Civil parish in Lancashire, England

Mearley is a civil parish in Lancashire, England. The parish is north-west of Pendle Hill, east of Clitheroe, and is in the Ribble Valley district. It is a small parish with no villages or hamlets and a population of 25, the second smallest in Lancashire, at the 2001 census. It has no parish council, but instead has a parish meeting shared with neighbouring Worston. From the 2011 Census population information for both Mearley and Worston is included within the civil parish of Pendleton, giving a total of 349. The eastern part of the parish is included in the Pendle outlier section of the Forest of Bowland Area of Outstanding Natural Beauty (AONB).

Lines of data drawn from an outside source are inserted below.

### src/rtl/calreg_pkg.sv
package calreg_pkg;
   typedef enum logic [1:0] {
      SUB_ALL  = 2'b00,
      SUB_PAIR = 2'b01,
      SUB_OFF  = 2'b10,
      SUB_GAIN = 2'b11
   } subset_e;

   localparam logic [1:0] RDSEL_CAL = 2'b10;
   localparam int unsigned IDX_GAIN = 0;
   localparam int unsigned IDX_OFF  = 1;
endpackage

### src/rtl/calreg_ptr.sv
module calreg_ptr
   import calreg_pkg::*;
#(
   parameter int unsigned NUM_REGS = 10,
   parameter int unsigned IDX_W    = 4
) (
   input  logic             clk,
   input  logic             rst_n,
   input  logic             cfg_we,
   input  logic [1:0]       cfg_subset,
   input  logic             acc_go,
   output logic [IDX_W-1:0] ptr,
   output logic             done
);
   subset_e sub_q;

   function automatic logic [IDX_W-1:0] start_of(input subset_e s);
      return (s == SUB_OFF) ? IDX_W'(IDX_OFF) : IDX_W'(IDX_GAIN);
   endfunction

   function automatic logic [IDX_W-1:0] last_of(input subset_e s);
      case (s)
         SUB_ALL:  return IDX_W'(NUM_REGS - 1);
         SUB_PAIR: return IDX_W'(IDX_OFF);
         SUB_OFF:  return IDX_W'(IDX_OFF);
         default:  return IDX_W'(IDX_GAIN);
      endcase
   endfunction

   always_ff @(posedge clk) begin
      if (!rst_n) begin
         sub_q <= SUB_ALL;
         ptr   <= IDX_W'(IDX_GAIN);
         done  <= 1'b0;
      end else if (cfg_we) begin
         sub_q <= subset_e'(cfg_subset);
         ptr   <= start_of(subset_e'(cfg_subset));
         done  <= 1'b0;
      end else if (acc_go) begin
         if (ptr == last_of(sub_q)) begin
            ptr  <= start_of(sub_q);
            done <= 1'b1;
         end else begin
            ptr  <= ptr + 1'b1;
            done <= 1'b0;
         end
      end else begin
         done <= 1'b0;
      end
   end

   assert_ptr_window_R2: assert property (@(posedge clk) disable iff (!rst_n)
      (ptr >= start_of(sub_q)) && (ptr <= last_of(sub_q)));

   assert_cfg_rewind_R5: assert property (@(posedge clk) disable iff (!rst_n)
      $past(cfg_we) |-> (ptr == start_of(sub_q)));

   assert_done_rewound_R6: assert property (@(posedge clk) disable iff (!rst_n)
      done |-> (ptr == start_of(sub_q)));
endmodule

### src/rtl/calreg_store.sv
module calreg_store #(
   parameter int unsigned NUM_REGS = 10,
   parameter int unsigned DATA_W   = 14,
   parameter int unsigned IDX_W    = 4,
   parameter logic [DATA_W-1:0] GAIN_RST = 14'h2000,
   parameter logic [DATA_W-1:0] OFF_RST  = 14'h2000,
   parameter logic [DATA_W-1:0] DAC_RST  = 14'h0000
) (
   input  logic              clk,
   input  logic              rst_n,
   input  logic              wr_en,
   input  logic [IDX_W-1:0]  wr_idx,
   input  logic [DATA_W-1:0] wr_data,
   input  logic              ld_en,
   input  logic [IDX_W-1:0]  ld_idx,
   input  logic [DATA_W-1:0] ld_data,
   output logic [DATA_W-1:0] words [NUM_REGS]
);
   for (genvar i = 0; i < NUM_REGS; i++) begin : g_word
      localparam logic [DATA_W-1:0] RST_VAL =
         (i == 0) ? GAIN_RST : ((i == 1) ? OFF_RST : DAC_RST);
      logic ld_hit, wr_hit;
      assign ld_hit = ld_en && (ld_idx == IDX_W'(i));
      assign wr_hit = wr_en && (wr_idx == IDX_W'(i));

      always_ff @(posedge clk) begin
         if (!rst_n)      words[i] <= RST_VAL;
         else if (ld_hit) words[i] <= ld_data;
         else if (wr_hit) words[i] <= wr_data;
      end

      assert_load_wins_R11: assert property (@(posedge clk) disable iff (!rst_n)
         $past(ld_en && (ld_idx == IDX_W'(i))) |-> (words[i] == $past(ld_data)));
   end
endmodule

### src/rtl/calreg_seq_bank.sv
module calreg_seq_bank
   import calreg_pkg::*;
#(
   parameter int unsigned NUM_DAC  = 8,
   parameter int unsigned DATA_W   = 14,
   parameter int unsigned PORT_W   = 16,
   parameter logic [DATA_W-1:0] GAIN_RST = 14'h2000,
   parameter logic [DATA_W-1:0] OFF_RST  = 14'h2000,
   parameter logic [DATA_W-1:0] DAC_RST  = 14'h0000,
   localparam int unsigned NUM_REGS = NUM_DAC + 2,
   localparam int unsigned IDX_W    = $clog2(NUM_REGS),
   localparam int unsigned PAD_W    = PORT_W - DATA_W
) (
   input  logic              clk,
   input  logic              rst_n,
   input  logic              cfg_we,
   input  logic [1:0]        cfg_subset,
   input  logic [1:0]        cfg_rdsel,
   input  logic              dp_rd,
   input  logic              dp_wr,
   input  logic [PORT_W-1:0] dp_wdata,
   input  logic              ld_en,
   input  logic [IDX_W-1:0]  ld_idx,
   input  logic [DATA_W-1:0] ld_data,
   output logic [PORT_W-1:0] dp_rdata,
   output logic              seq_done
);
   if (PORT_W <= DATA_W) begin : g_bad_width
      $error("PORT_W must exceed DATA_W");
   end
   if (NUM_DAC < 1) begin : g_bad_depth
      $error("NUM_DAC must be at least 1");
   end

   logic             rd_mode_q;
   logic             wr_go, rd_go, acc_go;
   logic [IDX_W-1:0] ptr;
   logic [DATA_W-1:0] words [NUM_REGS];
   logic             unused_pad;

   assign unused_pad = ^dp_wdata[PORT_W-1:DATA_W];

   // A control write blocks data-port strobes; a write strobe masks a read.
   assign wr_go  = !cfg_we && dp_wr && !rd_mode_q;
   assign rd_go  = !cfg_we && dp_rd && !dp_wr && rd_mode_q;
   assign acc_go = wr_go || rd_go;

   always_ff @(posedge clk) begin
      if (!rst_n)      rd_mode_q <= 1'b0;
      else if (cfg_we) rd_mode_q <= (cfg_rdsel == RDSEL_CAL);
   end

   calreg_ptr #(.NUM_REGS(NUM_REGS), .IDX_W(IDX_W)) u_ptr (
      .clk(clk), .rst_n(rst_n), .cfg_we(cfg_we), .cfg_subset(cfg_subset),
      .acc_go(acc_go), .ptr(ptr), .done(seq_done)
   );

   calreg_store #(
      .NUM_REGS(NUM_REGS), .DATA_W(DATA_W), .IDX_W(IDX_W),
      .GAIN_RST(GAIN_RST), .OFF_RST(OFF_RST), .DAC_RST(DAC_RST)
   ) u_store (
      .clk(clk), .rst_n(rst_n), .wr_en(wr_go), .wr_idx(ptr),
      .wr_data(dp_wdata[DATA_W-1:0]), .ld_en(ld_en), .ld_idx(ld_idx),
      .ld_data(ld_data), .words(words)
   );

   always_ff @(posedge clk) begin
      if (!rst_n)     dp_rdata <= '0;
      else if (rd_go) dp_rdata <= {{PAD_W{1'b0}}, words[ptr]};
   end

   assert_rdata_pad_R7: assert property (@(posedge clk) disable iff (!rst_n)
      dp_rdata[PORT_W-1:DATA_W] == '0);

   assert_rd_hold_R8: assert property (@(posedge clk) disable iff (!rst_n)
      !rd_mode_q |=> $stable(dp_rdata));

   assert_both_drop_R10: assert property (@(posedge clk) disable iff (!rst_n)
      (dp_rd && dp_wr) |=> $stable(dp_rdata));
endmodule

### config.mk
export PLATFORM = sky130hd
export DESIGN_NAME = calreg_seq_bank
export DESIGN_NICKNAME = d
export VERILOG_FILES = /design/src/rtl/calreg_pkg.sv /design/src/rtl/calreg_ptr.sv /design/src/rtl/calreg_store.sv /design/src/rtl/calreg_seq_bank.sv
export SDC_FILE = /design/constraint.sdc
export NUM_CORES = 1
export LEC_CHECK = 0
export BUFFER_PORTS_ARGS = -buffer_cell sky130_fd_sc_hd__buf_2
export CAP_MARGIN = 15
export CORE_ASPECT_RATIO = 1.2
export CORE_MARGIN = 10
export CORE_UTILIZATION = 25
export CTS_BUF_LIST = sky130_fd_sc_hd__clkbuf_2
export DETAILED_ROUTE_END_ITERATION = 12
export PLACE_DENSITY = 0.5
export SYNTH_ARGS = -nofsm -noshare
export SYNTH_HDL_FRONTEND = slang
export SYNTH_SLANG_ARGS = --single-unit
### constraint.sdc
create_clock -name clk -period 2.42 [get_ports clk]
set_input_delay 0.121 -clock clk [delete_from_list [all_inputs] [get_ports clk]]
set_output_delay 0.121 -clock clk [all_outputs]
set_load 0.005 [all_outputs]
==> results of run 1 <==
[what timing repair did]
item,CTS,global route
setup endpoints to repair,0,13
buffers inserted,0,2
resized for setup,0,6
hold buffers,81,0
hold endpoints to repair,148,0
[registers in the layout, indices dropped and copies added (netlist names)]
name	flops
dp_rdata	14
u_ptr.done	1
u_ptr.ptr	4
u_store.words	140
rd_mode_q	1
u_ptr.sub_q	2
[worst max-delay path, stage by stage (launching register included)]
cell,delay [ns]
dfxtp_2,0.40
buf_12,0.31
ha_1,0.30
nand3b_1,0.10
buf_4,0.27
mux2i_1,0.18
a21oi_1,0.07
dlygate4sd3_1,0.56
[worst max-delay path by stage]
stage                                 endpoint  cells past startpoint
2_1_floorplan  u_store.words[128]$_SDFFE_PN0P_                     11
3_3_place_gp   u_store.words[125]$_SDFFE_PN1P_                      5
3_5_place_dp   u_store.words[118]$_SDFFE_PN0P_                      5
4_1_cts         u_store.words[91]$_SDFFE_PN0P_                      6
5_1_grt         u_store.words[10]$_SDFFE_PN0P_                      7
6_report        u_store.words[91]$_SDFFE_PN0P_                      7
[cell type report]
| type | instances | share of cell area [%] |
|---|---|---|
| diodes | 3 | 0.07403 |
| clock buffers | 20 | 0.9870 |
| clock inverters | 12 | 1.555 |
| inverters | 4 | 0.1481 |
| multi-input cells | 621 | 45.47 |
| flip-flops and latches | 162 | 32.05 |
| well taps | 450 | 5.552 |
| repair buffers | 171 | 14.16 |
[per-layer routing]
layer  share of wire (%)  track usage, %  vias to the layer above
met5                   0               0                        -
met4                 1.5           3.608                        0
met3                 3.6           2.419                       15
met2                  48           21.28                      138
met1                  47           17.19                     3380
li1                    -               -                     3456
[stage by stage]
| step | hold slack, ns | total power [mW] | instances | utilization [%] | worst slack, ns |
|---|---|---|---|---|---|
| 5_1_grt | 0.1496 | 5.341 | 1443 | 30.76 | 0.003951 |
| 2_1_floorplan | 0.2683 | 3.248 | 891 | - | 0.06228 |
| 3_3_place_gp | 0.3746 | 3.423 | 1325 | 27.40 | 0.3917 |
| 4_1_cts | 0.09630 | 5.154 | 1438 | 30.64 | 0.02130 |
| 3_5_place_dp | 0.3784 | 3.431 | 1325 | 27.40 | 0.3884 |
| 6_report | 0.1831 | 5.094 | 1443 | 30.76 | 0.09072 |
[kinds of logic (layout without fill, tap and decap cells)]
group	after synthesis	in the layout	share of synthesized area, %
buf+inv	108	207	5.622
simple gates	176	176	9.949
xor+xnor	1	1	0.1055
fa+ha+maj	4	4	0.6030
compound gates	268	268	19.67
flops	162	162	39.07
mux	170	170	24.93
other cells	1	5	0.04518
[power by group]
part           leakage (nW)  internal [mW]  total [mW]  switching (mW)
sequential             1.31           2.75        2.78          0.0372
clock                 0.152          0.593        1.62            1.03
combinational          2.13          0.313       0.688           0.375
[synth_stat cells, types with 2 or more instances]
cell       instances  share of area [%]
a21oi_1           57                3.4
o21ai_1            3               0.18
buf_4              4               0.36
buf_2             31                1.9
nand2_1           68                3.1
mux2_2            14                1.9
o311ai_0           2               0.21
mux4_2            28                7.6
nor2b_1            3               0.23
o21ai_0           95                5.7
buf_1             12               0.54
o311a_1            2               0.24
o22ai_2            3               0.45
nor4b_1            3               0.32
clkbuf_1          56                2.5
nor2_1            67                3.0
nand3b_1           5               0.45
nand4bb_1          2               0.27
ha_1               4               0.60
mux2i_1          128                 15
or3_1              3               0.23
a31oi_1           29                2.2
inv_1              3               0.14
nand2b_1           5               0.38
dfxtp_1          162                 39
a22oi_1           14                1.3
and2_1             2               0.15
a211oi_1          56                5.1
nand3_1            6               0.36
a21boi_0           3               0.27
and3_1             2               0.15
==> qor.yml, run 1 <==
clock_tree:
  clk_path_buf_depth: 2
  h-tree-depth: 4
  clk_pin_slew_ns: 0.26
  root_buffer: "clkbuf_2"
  cts_buffers: 17
  numClockSinks: 162
  clkLatencyLatePin_ns: 0.74
  cts_tree: "yes"
layout:
  multi_input_area_sq_mm: 0.004611
  final_common_cell: "dfxtp_1"
  final-seq-area_sq_mm: 0.003251
  drive_above_1_share_pct: 18.28
  final_cell_mix: "158 x dfxtp_1, 128 x mux2i_1, 95 x o21ai_0"
  n_fill_cell: 3426
  fin_nets: 1025
  area_delta_synth_final_pct: 22.17
  finalInstanceArea_sq_mm: 0.01014
critical_path:
  crit_fanout: 49
  r2r_cells: 7
  r2r_setup_slack_ns: 0.09
  endpoint_kind: "register"
  reg2reg_to: "u_store.words[91]$_SDFFE_PN0P_"
  cp.required_ns: 3.09
  worstPathArrival_ns: 3.00
  startpoint_type: "register"
  critical_path_class: "reg -> reg"
  r2r-start: "u_ptr.ptr[0]$_SDFFE_PN0P_"
  crit_start: "u_ptr.ptr[0]$_SDFFE_PN0P_"
die:
  die_width_um: 186.3
  dieArea_sq_mm: 0.04092
  fp-row-count: 73
  core_area_sq_mm: 0.03297
  io_pins: 61
  initial_core_util_pct: 25.17
  die_y_um: 219.6
sta:
  grt_setup_unrepaired: "false"
  fmax_mhz: 429.3
  final-hold-violation-count: 0
  setup_viol: 0
  timing.final.crit_share_pct: 96.25
  clock_skew_ns: 0.02733
  slew_headroom_pct: 28.77
  tightest_slew_ns: 1.068
  maxSlewViolCount: 0
  layout_min_cycle_time_ns: 2.329
  finalSetupTns_ns: 0
route:
  drcViolationCount: 0
  drtPass1Iterations: 5
  wl_per_cell_um: 18.45
  vias_per_cell: 4.843
  drt_iter0_markers: 469
  drt_wl_total_mm: 26.62
  detail-route-antenna-nets: 0
  vias: 6989
synth:
  synth_edf_count: 0
  synth.distinct_cells: 49
  ys_seq_elements: 162
  synth_area_sq_mm: 0.008300
  synth_top_flop_cell: "dfxtp_1"
  syn_inst: 890
  synth_warnings: 0
  ys_seq_area_share_pct: 39.07
  synth.avg_cell_area_sq_um: 9.326
  ys_async_sr_fraction_pct: 0
global_route:
  grt_pass1_vias: 6840
  grt_pass1_wl_mm: 41.92
  antenna_found_initial: 3
  grt_overflow: 0
  grt_max_degree: 58
  grtUsageTotal_pct: 13.01
placement:
  hpwlAfterDp_mm: 16.97
  placed_area_sq_mm: 0.009034
  place.gp.congestion: 0.7872
  io_buffers: 56
pwr:
  vdd_drop_max_v: 0.0002566
  p_leak_nw: 3.593
  p_per_area_mw_per_mm2: 502.4
worst_hold_path:
  holdCritPathClass: "in -> reg"
  hold_depth: 5
  hold_start: "ld_en"
  hold_end: "u_store.words[20]$_SDFFE_PN0P_"
job:
  maxCapViolCount: 0
outcome:
  status: "finished clean"
Note: power is estimated with default switching activity, not from simulation.
==> inputs of run 2 (changes only) <==
--- a/config.mk
+++ b/config.mk
@@ -12,7 +12,8 @@
 export CORE_UTILIZATION = 25
 export CTS_BUF_LIST = sky130_fd_sc_hd__clkbuf_2
 export DETAILED_ROUTE_END_ITERATION = 12
-export PLACE_DENSITY = 0.5
+export PLACE_DENSITY = 0.49
+export SLEW_MARGIN = 0
 export SYNTH_ARGS = -nofsm -noshare
 export SYNTH_HDL_FRONTEND = slang
 export SYNTH_SLANG_ARGS = --single-unit
==> constraint.sdc (replaced) <==
create_clock -name clk -period 2.7 [get_ports clk]
set_input_delay 0.135 -clock clk [delete_from_list [all_inputs] [get_ports clk]]
set_output_delay 0.135 -clock clk [all_outputs]
set_load 0.005 [all_outputs]
==> qor.yml, run 2 (same netlist as run 1, synthesis figures left out) <==
layout:
  final_cell_mix: "160 x dfxtp_1, 128 x mux2i_1, 95 x o21ai_0"
  n_fill_cell: 3480
  area_delta_synth_final_pct: 18.72
  largest_reg_flops: 140
  fin_nets: 1003
  final-seq-area_sq_mm: 0.003246
  final_common_cell: "dfxtp_1"
  reg_top3: "u_store.words: 140 flops, dp_rdata: 14 flops, u_ptr.ptr: 4 flops"
  drive_above_1_share_pct: 18.49
  multi_input_area_sq_mm: 0.004603
  regMostFlops: "u_store.words"
critical_path:
  critical_path.max_stage_delay_ns: 0.75
  cp_slowest_cell: "dfxtp_2"
  crit_family: "flip-flops"
  cp.required_ns: 3.35
  r2r-start: "u_ptr.ptr[0]$_SDFFE_PN0P_"
  crit_start: "u_ptr.ptr[0]$_SDFFE_PN0P_"
  crit_fanout: 19
  critical_path_class: "reg -> reg"
  endpoint_kind: "register"
  path_buf_inv: 2
  path_cells: "inv_1 > ha_1 > and3_2 > nand2_1 > a31oi_1 > dlygate4sd3_1"
  worstPathArrival_ns: 3.10
  startpoint_type: "register"
die:
  dieArea_sq_mm: 0.04092
  fp-row-count: 73
  die_width_um: 186.3
  core_area_sq_mm: 0.03297
  io_pins: 61
  initial_core_util_pct: 25.17
  die_y_um: 219.6
global_route:
  antenna_found_initial: 2
  grt_overflow: 0
  grt_max_degree: 88
  grt_pass1_wl_mm: 42.83
  grt_pass1_vias: 6826
  grtUsageTotal_pct: 13.38
clock_tree:
  h-tree-depth: 4
  clkLatencyLatePin_ns: 0.74
  clk_path_buf_depth: 2
  post-cts-setup-buffers: 0
  cts_tree: "yes"
  clk_pin_slew_ns: 0.26
  cts_buffers: 17
  root_buffer: "clkbuf_2"
  numClockSinks: 162
route:
  vias_per_cell: 4.882
  drt_wl_total_mm: 27.47
  wl_per_cell_um: 19.36
  vias: 6927
  drcViolationCount: 0
  drt_iter0_markers: 459
  detail-route-antenna-nets: 0
  drtPass1Iterations: 5
sta:
  slew_headroom_pct: 33.02
  fmax_mhz: 407.8
  layout_min_cycle_time_ns: 2.452
  clock_skew_ns: 0.03699
  timing.final.crit_share_pct: 90.81
  setup_viol: 0
  finalSetupTns_ns: 0
  final-hold-violation-count: 0
  timing.hold.ws_ns: 0.07745
  tightest_slew_ns: 1.005
  grt_setup_unrepaired: "false"
  maxSlewViolCount: 0
pwr:
  swShare_pct: 28.58
  power_frac_comb_pct: 12.4
  seq_power_share_pct: 53.6
  internal-power_mw: 3.339
  power_frac_clock_pct: 34.0
  p_leak_nw: 3.485
  p_per_area_mw_per_mm2: 474.4
  vdd_drop_max_v: 0.0002268
  p_sw_mw: 1.336
  finalPower_mw: 4.675
placement:
  place.gp.congestion: 0.7655
  hpwlAfterDp_mm: 17.44
  io_buffers: 56
worst_hold_path:
  hold_start: "rst_n"
  holdCritPathClass: "in -> reg"
outcome:
  status: "finished clean"
job:
  maxCapViolCount: 0
run 2: changes by cell type in the layout (fill, tap and decap cells not counted), moves of 3 or more:
| cell | delta |
|---|---|
| buf_4 | +7 |
| dlygate4sd3_1 | -22 |
| clkbuf_2 | -3 |
| buf_12 | -6 |
run 2: repair_timing:
item / CTS / global route
gates resized for setup: 0 / 1
hold endpoints to repair: 148 / 0
hold buffers: 58 / 0
setup endpoints to repair: 0 / 4
run 2: through the flow:
| step | std cells | util, % | area [sq um] | worst slack [ns] |
|---|---|---|---|---|
| finish | 1419 | 29.89 | 9854 | 0.2481 |
| global route | 1419 | 29.89 | 9854 | 0.01185 |
| CTS | 1418 | 29.88 | 9851 | 0.07043 |
| detailed placement | 1328 | 27.24 | 8981 | 0.5241 |
| global placement | 1328 | 27.24 | 8981 | 0.5129 |
| floorplan | 891 | - | 8304 | 0.2163 |
run 2: path summary, 6_finish.rpt:
check                           cells past startpoint                              to  slack (ns)
worst max-delay path                                6  u_store.words[20]$_SDFFE_PN0P_        0.25
worst min-delay path                                4     u_ptr.sub_q[0]$_SDFFE_PN0P_        0.08
worst max register to register                      6  u_store.words[20]$_SDFFE_PN0P_        0.25
worst min register to register                      2  u_store.words[26]$_SDFFE_PN0P_        0.49
run 2: per-layer routing:
layer | GRT usage [%] | part of all wire (%)
met1 | 17.75 | 48
met4 | 3.039 | 1.3
met5 | 0 | 0.025
met2 | 22.54 | 47
met3 | 1.913 | 3.2
run 2: final cells by class:
cell class / instances / share of cell area [%]
antenna: 1 / 0.02539
clock buffer: 17 / 0.8634
clock inverter: 15 / 2.070
inverter: 4 / 0.1524
multi-input combinational: 621 / 46.71
sequential: 162 / 32.94
tap: 450 / 5.714
timing repair buffer: 149 / 11.53
run 2: worst register-to-register path: stages, from the launching register on:
cell and delay (ns):
dfxtp_2 0.75, inv_1 0.19, ha_1 0.30, and3_2 0.37, nand2_1 0.13, a31oi_1 0.08
dlygate4sd3_1 0.57
run 2: power by group through the flow:
stage                     sequential, mW  combinational (mW)  clock [mW]
after CTS                           2.51               0.583        1.62
after detailed placement            2.55               0.522           0
after global routing                2.52               0.638        1.71
after floorplan                     2.53               0.380           0
final                               2.51               0.579        1.59
after global placement              2.55               0.517           0
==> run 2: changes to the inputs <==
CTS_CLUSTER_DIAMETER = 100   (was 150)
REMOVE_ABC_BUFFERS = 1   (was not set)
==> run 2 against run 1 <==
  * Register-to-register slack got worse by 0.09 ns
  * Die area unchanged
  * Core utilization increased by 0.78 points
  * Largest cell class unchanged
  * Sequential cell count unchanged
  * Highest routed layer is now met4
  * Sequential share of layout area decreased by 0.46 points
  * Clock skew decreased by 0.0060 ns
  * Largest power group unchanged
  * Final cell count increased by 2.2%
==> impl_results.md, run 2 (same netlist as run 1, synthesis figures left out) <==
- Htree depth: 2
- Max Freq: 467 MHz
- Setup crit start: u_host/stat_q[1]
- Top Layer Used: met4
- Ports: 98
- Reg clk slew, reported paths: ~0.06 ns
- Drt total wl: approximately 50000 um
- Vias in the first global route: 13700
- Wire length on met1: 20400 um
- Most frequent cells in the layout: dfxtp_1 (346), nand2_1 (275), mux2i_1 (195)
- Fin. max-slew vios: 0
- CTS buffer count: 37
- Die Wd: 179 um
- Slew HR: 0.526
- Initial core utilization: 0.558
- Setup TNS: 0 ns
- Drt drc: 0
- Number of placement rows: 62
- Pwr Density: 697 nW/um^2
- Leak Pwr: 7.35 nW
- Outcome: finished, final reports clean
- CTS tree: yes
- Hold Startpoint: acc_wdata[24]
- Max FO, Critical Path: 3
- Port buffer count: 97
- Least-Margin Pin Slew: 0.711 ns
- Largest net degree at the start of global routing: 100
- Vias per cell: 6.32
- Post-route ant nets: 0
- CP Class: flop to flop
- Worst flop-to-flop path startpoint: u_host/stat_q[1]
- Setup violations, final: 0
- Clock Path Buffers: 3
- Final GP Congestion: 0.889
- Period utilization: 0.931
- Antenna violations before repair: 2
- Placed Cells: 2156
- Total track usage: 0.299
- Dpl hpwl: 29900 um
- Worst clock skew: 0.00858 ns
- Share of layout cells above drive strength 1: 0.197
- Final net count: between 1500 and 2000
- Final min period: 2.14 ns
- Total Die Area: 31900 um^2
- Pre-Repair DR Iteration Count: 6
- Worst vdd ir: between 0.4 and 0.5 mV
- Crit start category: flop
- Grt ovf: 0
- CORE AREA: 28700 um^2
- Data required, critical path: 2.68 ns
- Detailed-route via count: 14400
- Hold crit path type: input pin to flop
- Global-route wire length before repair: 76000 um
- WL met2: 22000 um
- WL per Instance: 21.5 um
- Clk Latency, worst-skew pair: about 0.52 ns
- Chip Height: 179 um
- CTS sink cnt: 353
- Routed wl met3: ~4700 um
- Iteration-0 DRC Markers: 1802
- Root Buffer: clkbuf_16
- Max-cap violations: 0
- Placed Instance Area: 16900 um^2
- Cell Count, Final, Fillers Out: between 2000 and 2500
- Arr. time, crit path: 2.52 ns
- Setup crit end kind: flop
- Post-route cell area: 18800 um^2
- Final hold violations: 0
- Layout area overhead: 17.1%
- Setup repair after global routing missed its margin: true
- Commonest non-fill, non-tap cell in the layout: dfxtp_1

The parish adjoins the Ribble Valley parishes of Worston, Clitheroe, Pendleton and Sabden, along with Goldshaw Booth in the Borough of Pendle.

The name is thought to mean the meadow or clearing at the boundary, from the Old English ġemǣre and lēah.

Mearley was once a township in the ancient parish of Whalley. This became a civil parish in 1866, forming part of the Clitheroe Rural District from 1894 till 1974.

Along with Wiswell and Barrow (since 2015), both Mearley and Worston form the Wiswell and Pendleton ward of Ribble Valley Borough Council.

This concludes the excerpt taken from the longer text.